Shannon, you have filled your life with busyness to prove you are worthy of love, but I have always known you are worthy. I love you when you climb mountains and go into battle, but I love you just as much when you take off your armor, when you are vulnerable, and when you are not trying to prove anything to anyone. You are as worthy of love when you’re reading in a hammock as you are when you’re trying to bend the world to your will.
You don’t have to be indomitable or indefatigable anymore, Shannon. You deserve to rest. You deserve to be silly. You deserve to be idle and unproductive. You deserve to be creative. You deserve to play. You deserve to indulge yourself. And I need you to know that when you allow yourself to do these things it does not make me love you less, it makes me love you more.
You are worthy of love — not because of what you can do or what you can offer or how you are helping — but simply because you exist. You can stop fighting and you will still be loved. You can stop fixing and you will still be loved. You can stop doing and you will still be loved.
You can trust me, Shannon. My love for you is unconditional. It is infinite. And it is inexhaustible, so that you don’t have to be.
WOW. This is beautiful writing that deeply resonates with me (and I suspect a lot of other women who use achievements as armor). Thank you so much for sharing this reminder to be kind to every part of ourself.

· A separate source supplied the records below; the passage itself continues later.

Context: an optimization exercise on an open-source flow, tuned for small area. The choices shown serve that exercise and are no tape-out recipe. Where RTL was checked, it was by simulation tests only, not by an equivalence proof against the original. The RTL of run 2 was laid out without a check of its function. No activity file was given, so power comes from the tool's default toggle rates.

==> flow/design.v (outline; a module is shown in full before it is edited, if it fits) <==
// module level_fsm: 151 lines
// module i2c_interface: 56 lines
// module i2c_controller_2e835ddf2f154dd587bb395c6ea8daac: 140 lines
// module i2c_master_ctl_2e835ddf2f154dd587bb395c6ea8daac: 454 lines
// module i2c_mstrslv_ctl_2e835ddf2f154dd587bb395c6ea8daac: 790 lines
// module i2c_slave_ctl_2e835ddf2f154dd587bb395c6ea8daac: 339 lines
// module pulse_gen_fts_2e835ddf2f154dd587bb395c6ea8daac: 41 lines
// module level: 67 lines
module level (
  input wire          clk,
  input wire          reset_i,
  output wire         sda_oe,
  output wire         sda_o,
  input  wire         sda_i,
  output wire         scl_oe,
  output wire         scl_o,
  input  wire         scl_i,	
  output wire         error_led_o,
  output wire [8:0]   led_o
);
  // ...
==> flow/run.sh <==
#!/bin/bash
# synth_recipe.tcl (not shown) runs the flow's synth.tcl, then flattens the netlist and writes it again
# the make line also repeats each setting of config.mk as NAME=value (left out here)
make -C /OpenROAD-flow-scripts/flow DESIGN_CONFIG=/design/flow/config.mk WORK_HOME=/design/flow/orfs CLKGATE_MAP_FILE= SYNTH_SCRIPT=/design/flow/synth_recipe.tcl finish
==> flow/config.mk <==
export PLATFORM = sky130hd
export DESIGN_NAME = level
export DESIGN_NICKNAME = level
export VERILOG_FILES = /design/flow/design.v
export SDC_FILE = /design/flow/constraint.sdc
export NUM_CORES = 4
export LEC_CHECK = 0
export CAP_MARGIN = 20
export CORE_MARGIN = 2
export CORE_UTILIZATION = 40
export SLEW_MARGIN = 20
==> flow/constraint.sdc <==
create_clock -name core_clock -period 20.0 [get_ports {clk}]
set_input_delay 4.0000 -clock core_clock [delete_from_list [all_inputs] [get_ports {clk}]]
set_output_delay 4.0000 -clock core_clock [all_outputs]
set_load 0.01 [all_outputs]
==> run_summary.xml, run 1 <==
<?xml version="1.0" encoding="UTF-8"?>
<metrics>
  <group name="final_layout">
    <metric name="layout.cell_area.non_filler" unit="mm^2">0.009950</metric>
    <metric name="most_frequent_cells_in_the_layout" unit="">200 x dfxtp_1, 139 x nor2_1, 82 x nand2_1, 73 x a21oi_1, 42 x nor3_1</metric>
    <metric name="final_core_util" unit="%">44.21</metric>
    <metric name="multi_input_comb_cells" unit="">760</metric>
    <metric name="share_of_the_final_layout_cell_area_in_multi_input_gates" unit="%">46.94</metric>
    <metric name="nClkBuffers" unit="">22</metric>
    <metric name="antenna_cells" unit="">0</metric>
    <metric name="fill_cells" unit="">2233</metric>
    <metric name="multi_input_area" unit="mm^2">0.004671</metric>
  </group>
  <group name="global_route">
    <metric name="grt_antenna_before_repair" unit="">0</metric>
    <metric name="grtUsageTotal" unit="%">17.12</metric>
    <metric name="global_route_wire_length_before_repair" unit="um">33820</metric>
  </group>
  <group name="cts">
    <metric name="clock_tree_from_tritoncts" unit="">yes</metric>
    <metric name="clk-insertion-delay-late" unit="ns">0.44</metric>
  </group>
  <group name="floorplan">
    <metric name="coreArea" unit="mm^2">0.02250</metric>
    <metric name="initial_core_util" unit="%">40.42</metric>
    <metric name="tap-cell-count" unit="">285</metric>
  </group>
  <group name="routing">
    <metric name="topRoutingLayerUsed" unit="">met4</metric>
    <metric name="route.detailed.vias_per_inst" unit="">5.403</metric>
    <metric name="drt_drc_violations_left" unit="">0</metric>
  </group>
  <group name="yosys">
    <metric name="syn_area_per_cell" unit="um^2">8.556</metric>
    <metric name="synth_compound_area_share" unit="%">14.55</metric>
    <metric name="postSynth.asyncResetShare" unit="%">0</metric>
    <metric name="synth_commonest_cells" unit="">200 x dfxtp_1, 139 x nor2_1, 82 x nand2_1, 73 x a21oi_1, 42 x nor3_1</metric>
    <metric name="synth-edff-count" unit="">0</metric>
    <metric name="synth_fa_ha_area_share" unit="%">2.614</metric>
    <metric name="postSynth.topFlopCell" unit="">dfxtp_1</metric>
  </group>
  <group name="critical_path">
    <metric name="slowest_cp_cell" unit="">clkinv_1</metric>
    <metric name="reg2reg_depth" unit="">4</metric>
    <metric name="worstPathRequired" unit="ns">20.36</metric>
    <metric name="timing.critical_path.buf_inv" unit="">4</metric>
    <metric name="critPathCaptureType" unit="">register</metric>
  </group>
  <group name="pwr">
    <metric name="comb_power" unit="uW">45.7</metric>
    <metric name="clockPowerShare" unit="%">40.9</metric>
    <metric name="intPower" unit="uW">594.9</metric>
  </group>
  <group name="placed_design">
    <metric name="placement.setup.worst_slack" unit="ns">13.70</metric>
  </group>
  <group name="sta">
    <metric name="max_freq" unit="MHz">172.3</metric>
    <metric name="slew_viol_final" unit="">0</metric>
    <metric name="holdWs" unit="ns">0.3834</metric>
    <metric name="period_minus_slack" unit="ns">5.803</metric>
  </group>
  <group name="outcome">
    <metric name="status" unit="">finished clean</metric>
  </group>
</metrics>
==> module level_fsm, before the edit <==
module level_fsm (
  input wire          clk_i,
  input wire          reset_i,
  input wire          i2c_busy_i,
  input wire          i2c_rxak_i,
  input wire          i2c_arb_lost_i,
  input wire          i2c_write_done_i,
  input wire          i2c_data_out_valid_i,
  input wire  [7:0]   i2c_data_out_i,
  output wire         i2c_write_o,
  output wire         i2c_read_o,
  output logic [7:0]  i2c_slave_addr_o,
  output logic [7:0]  i2c_din_o,
  output logic [7:0]  i2c_command_byte_o,
  output logic [7:0]  i2c_num_bytes_o,
  output wire         error_led_o,
  output logic [8:0]  led_o
);
logic signed [7:0] raw_buffer;
localparam slave_address = {7'h68, 1'b0};
localparam accel_register = 8'h3D;
localparam wake_register = 8'h6b;
typedef enum logic [6:0] { 
  ENSURE_BUSY_1 =      7'b0000_000,  
  ASSIGN_WRITE_2 =     7'b0001_000,  
  ASSERT_WRITE_3 =     7'b0010_001,  
  WAIT_FOR_BUSY_4 =    7'b0011_000,  
  WAIT_FOR_DONE_5 =    7'b0100_000,  
  VERIFY_6 =           7'b0101_000,  
  ENSURE_BUSY_7 =      7'b0110_000,  
  ASSIGN_WRITE_8 =     7'b0111_000,  
  ASSERT_READ_9 =      7'b1000_010,  
  WAIT_FOR_BUSY_10 =   7'b1001_000,  
  WAIT_FOR_VALID_11 =  7'b1010_000,  
  VERIFY_12 =          7'b1011_000,  
  LED_OPERATION_13 =   7'b1100_000,  
  ERROR =              7'b1101_100
} state_e;
state_e state;
assign i2c_write_o = state[0];
assign i2c_read_o = state[1];
assign error_led_o = state[2];
always @(posedge clk_i) begin
  if (reset_i) begin 
    state <= ENSURE_BUSY_1;
    led_o <= 9'b0;
    raw_buffer <= 8'b0;
    i2c_din_o <= 8'b0;
    i2c_command_byte_o <= 8'h0;
    i2c_slave_addr_o <= 8'b0;
    i2c_num_bytes_o <= 8'd0;
  end
  else begin
    case(state)
      ENSURE_BUSY_1: begin
        if (i2c_busy_i === 1) state <= ENSURE_BUSY_1;
        else begin 
          state <= ASSIGN_WRITE_2;
          i2c_din_o <= 8'b0;
          i2c_command_byte_o <= wake_register;
          i2c_slave_addr_o <= slave_address;
          i2c_num_bytes_o <= 8'd2;
        end
      end
      ASSIGN_WRITE_2: state <= ASSERT_WRITE_3;  
      ASSERT_WRITE_3: state <= WAIT_FOR_BUSY_4;  
      WAIT_FOR_BUSY_4: begin
        if (i2c_busy_i === 1) state <= WAIT_FOR_DONE_5;  
        else state <= WAIT_FOR_BUSY_4;
      end
      WAIT_FOR_DONE_5: begin  
        if (i2c_write_done_i === 1) state <= VERIFY_6;
        else state <= WAIT_FOR_DONE_5;
      end
      VERIFY_6: begin
        if (i2c_arb_lost_i === 0 && i2c_rxak_i === 0) state <= ENSURE_BUSY_7; 
        else state <= ERROR;
      end
      ENSURE_BUSY_7: begin  
        if (i2c_busy_i === 1) state <= ENSURE_BUSY_7;
        else begin 
          state <= ASSIGN_WRITE_8;
          i2c_command_byte_o <= accel_register;
          i2c_slave_addr_o <= slave_address;
          i2c_num_bytes_o <= 8'd2;
        end
      end
      ASSIGN_WRITE_8: state <= ASSERT_READ_9;  
      ASSERT_READ_9: state <= WAIT_FOR_BUSY_10;  
      WAIT_FOR_BUSY_10: begin
        if (i2c_busy_i === 1) state <= WAIT_FOR_VALID_11;  
        else state <= WAIT_FOR_BUSY_10;
      end
      WAIT_FOR_VALID_11: begin
        if (i2c_data_out_valid_i === 1) state <= VERIFY_12;  
        else state <= WAIT_FOR_VALID_11;
      end
      VERIFY_12: begin
        if (i2c_arb_lost_i === 0 && i2c_rxak_i === 1) begin  
          state <= LED_OPERATION_13;
          raw_buffer <= i2c_data_out_i;  
        end
        else state <= ERROR;
      end
      LED_OPERATION_13: begin
        if (raw_buffer < 8'sb11111000)
          led_o <= 9'd256;
        else if (raw_buffer < 8'sb11111001)
          led_o <= 9'd384;
        else if (raw_buffer < 8'sb11111010)
          led_o <= 9'd128;
        else if (raw_buffer < 8'sb11111011)
          led_o <= 9'd192;
        else if (raw_buffer < 8'sb11111100)
          led_o <= 9'd64;
        else if (raw_buffer < 8'sb11111101)
          led_o <= 9'd96;
        else if (raw_buffer < 8'sb11111110)
          led_o <= 9'd32;
        else if (raw_buffer < 8'sb11111111)
          led_o <= 9'd48;
        else if (raw_buffer < 8'sb00000000)
          led_o <= 9'd16;
        else if (raw_buffer < 8'sb00000001)
          led_o <= 9'd24;
        else if (raw_buffer < 8'sb00000010)
          led_o <= 9'd8;
        else if (raw_buffer < 8'sb00000011)
          led_o <= 9'd12;
        else if (raw_buffer < 8'sb00000100)
          led_o <= 9'd4;
        else if (raw_buffer < 8'sb00000101)
          led_o <= 9'd6;
        else if (raw_buffer < 8'sb00000110)
          led_o <= 9'd2;
        else if (raw_buffer < 8'sb00000111)
          led_o <= 9'd3;
        else if (raw_buffer < 8'sb00001000)
          led_o <= 9'd1;
        else 
          led_o <= 9'd1;
        state <= ENSURE_BUSY_7;
      end
      ERROR: begin
        state <= ERROR;
      end
      default:  state <= ENSURE_BUSY_1;
    endcase
  end
end
endmodule
This is an optimization exercise on Yosys and OpenROAD, whose aim is small area, not a production implementation.
Where RTL was checked, it was by simulation tests only, not by an equivalence proof against the original.

## FIR2
module FIR2 (X, clk, Y, reset);
   input  [11:0] X;
   input  clk;
   output [13:0] Y;
   input  reset;
   reg [13:0] Y;
   reg [11:0] d1, d2, d3, d4, d5, d6, d7, d8, d9, d10, d11, d12, d13, d14, d15, d16, d17, d18, d19, d20, d21, d22, d23, d24, d25, d26, d27, d28, d29, d30, d31, d32, d33, d34, d35, d36, d37, d38, d39, d40, d41, d42, d43, d44, d45, d46, d47, d48, d49, d50, d51, d52, d53, d54, d55, d56, d57, d58;
   always @(posedge clk) begin
      d1 <= X;
      d2 <= d1;
      d3 <= d2;
      d4 <= d3;
      d5 <= d4;
      d6 <= d5;
      d7 <= d6;
      d8 <= d7;
      d9 <= d8;
      d10 <= d9;
      d11 <= d10;
      d12 <= d11;
      d13 <= d12;
      d14 <= d13;
      d15 <= d14;
      d16 <= d15;
      d17 <= d16;
      d18 <= d17;
      d19 <= d18;
      d20 <= d19;
      d21 <= d20;
      d22 <= d21;
      d23 <= d22;
      d24 <= d23;
      d25 <= d24;
      d26 <= d25;
      d27 <= d26;
      d28 <= d27;
      d29 <= d28;
      d30 <= d29;
      d31 <= d30;
      d32 <= d31;
      d33 <= d32;
      d34 <= d33;
      d35 <= d34;
      d36 <= d35;
      d37 <= d36;
      d38 <= d37;
      d39 <= d38;
      d40 <= d39;
      d41 <= d40;
      d42 <= d41;
      d43 <= d42;
      d44 <= d43;
      d45 <= d44;
      d46 <= d45;
      d47 <= d46;
      d48 <= d47;
      d49 <= d48;
  ...
For scale: about 2200 cells after synthesis, ~720 flip-flops, about 0.032 mm² of cells after synthesis.
Settings: LEC_CHECK=0, CAP_MARGIN=20, CORE_MARGIN=2, CORE_UTILIZATION=40, CTS_BUF_LIST=sky130_fd_sc_hd__clkbuf_8, CTS_CLUSTER_DIAMETER=60, CTS_CLUSTER_SIZE=16, GPL_TIMING_DRIVEN=0, SLEW_MARGIN=20, SYNTH_HIERARCHICAL=1; clock period 15.0 ns.
standard.sh (not shown) runs the stock make flow with config.mk's settings and CLKGATE_MAP_FILE= SYNTH_SCRIPT=/design/flow/synth_recipe.tcl, a recipe that flattens the netlist after the stock synthesis.
==> flow/flow/run.sh <==
#!/bin/bash
# Standard ORFS flow (the standard.sh), with the port buffers that
# buffer_ports inserts on every input and output made the smallest buffer.
set -o pipefail
export BUFFER_PORTS_ARGS="-buffer_cell sky130_fd_sc_hd__buf_1"
bash standard.sh > standard_flow.log 2>&1
Edit:
Settings changed: CORE_UTILIZATION 40 to 45, CTS_CLUSTER_SIZE 16 to 18.
Result:
- utilization is higher by 4.7 points
- worst hold slack improves by 0.0057 ns
- setup slack is better by 0.0044 ns
- register-to-register slack is about the same
- sequential share of layout area grows by 0.22 points
- synthesized cell count stays the same
- design area goes down slightly
- area after synthesis is unchanged

FIR2, a different RTL version from the one above (not shown whole).
For scale: ~2200 cells after synthesis, ~720 flip-flops.
Settings: LEC_CHECK=0, CAP_MARGIN=20, CORE_MARGIN=2, CORE_UTILIZATION=40, CTS_CLUSTER_DIAMETER=100, CTS_CLUSTER_SIZE=30, SLEW_MARGIN=20, SYNTH_HIERARCHICAL=1; clock period 15.0 ns.
run.sh (not shown) runs the stock make flow with config.mk's settings and CLKGATE_MAP_FILE= SYNTH_SCRIPT=/design/flow/synth_recipe.tcl, a recipe that flattens the netlist after the stock synthesis.
Stock flow here: none of the scripts above is used.
The starting point went through all stages and came out clean.
Then changed:
- CORE_UTILIZATION: 40 -> 65
- CTS_BUF_LIST: not set -> sky130_fd_sc_hd__clkbuf_8
- CTS_CLUSTER_DIAMETER: 100 -> 60
- CTS_CLUSTER_SIZE: 30 -> 20
Final cell count went down by 11%.
Wire length went up by 0.93%.
Worst setup slack is better by 0.19 ns.
Synthesized area is unchanged.
Final area went down by 1.1%.
Then changed:
- CORE_UTILIZATION: 65 -> 40
- CTS_BUF_LIST: sky130_fd_sc_hd__clkbuf_8 -> not set
- CTS_CLUSTER_DIAMETER: 60 -> not set
- CTS_CLUSTER_SIZE: 20 -> not set
Effect: The new run completed without violations. Utilization decreases by 25 points. Wire length increases slightly. Setup slack is worse by 0.14 ns. Global-route usage decreases by 15 points. Register-to-register slack is worse by 0.14 ns. Non-clock buffer count decreases by 5.

FIR2 again, from the RTL that the note above started with.
==> flow/config.mk <==
export PLATFORM = sky130hd
export DESIGN_NAME = FIR2
export DESIGN_NICKNAME = FIR2
export VERILOG_FILES = /design/flow/design.v
export SDC_FILE = /design/flow/constraint.sdc
export NUM_CORES = 4
export LEC_CHECK = 0
export CAP_MARGIN = 20
export CORE_MARGIN = 2
export CORE_UTILIZATION = 50
export CTS_BUF_LIST = sky130_fd_sc_hd__clkbuf_8
export CTS_CLUSTER_DIAMETER = 60
export CTS_CLUSTER_SIZE = 20
export SLEW_MARGIN = 20
export SYNTH_HIERARCHICAL = 1
==> flow/constraint.sdc <==
create_clock -name core_clock -period 15.0 [get_ports {clk}]
set_input_delay 3.0000 -clock core_clock [delete_from_list [all_inputs] [get_ports {clk}]]
set_output_delay 3.0000 -clock core_clock [all_outputs]
set_load 0.01 [all_outputs]
The starting point passed the timing, design-rule and antenna checks.
==> next run, changes <==
Settings changed: CORE_UTILIZATION 50 to 40, CTS_BUF_LIST sky130_fd_sc_hd__clkbuf_8 to unset, CTS_CLUSTER_DIAMETER 60 to unset, CTS_CLUSTER_SIZE 20 to unset, GPL_TIMING_DRIVEN set to 0.
The new run finished clean.
Non-clock buffer count is higher by 22.
Clock skew drops by 16 ps.
Global-route usage went down by 5.8 points.
Utilization went down by 9.2 points.
Final area climbs by 4.8%.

Shannon, I love your love letter to yourself. I have never written a love letter to myself, but I think I will try. I have written and spoken self-affirmations, but in reality those are to psych me up for the day - to pump me up, so to speak. I have stepped back from literally pushing my body physically and finally address my chronic shoulder and neck pain - moving toward loving my body rather than treating my body like a machine. So next step is to connect with my psyche and perhaps it will start with a love letter to myself. Thank you Shannon for sharing - speaking for myself, I am drawn to you because I too am a doer, want to get things done for others, to see positive changes and obliterate the negative forces. Sitting down to chill is almost uncomfortable because my whole body is like, “lady, you need to be doing x, y & z”. I am finding peace and calm inside of me when I start to feel out of control (not in a crazy way, but when there is too much on my plate) I pause and do a few deep, closed mouth hums where the vibration massages the roof of my mouth and calms my brain. It’s baby steps, one step at a time.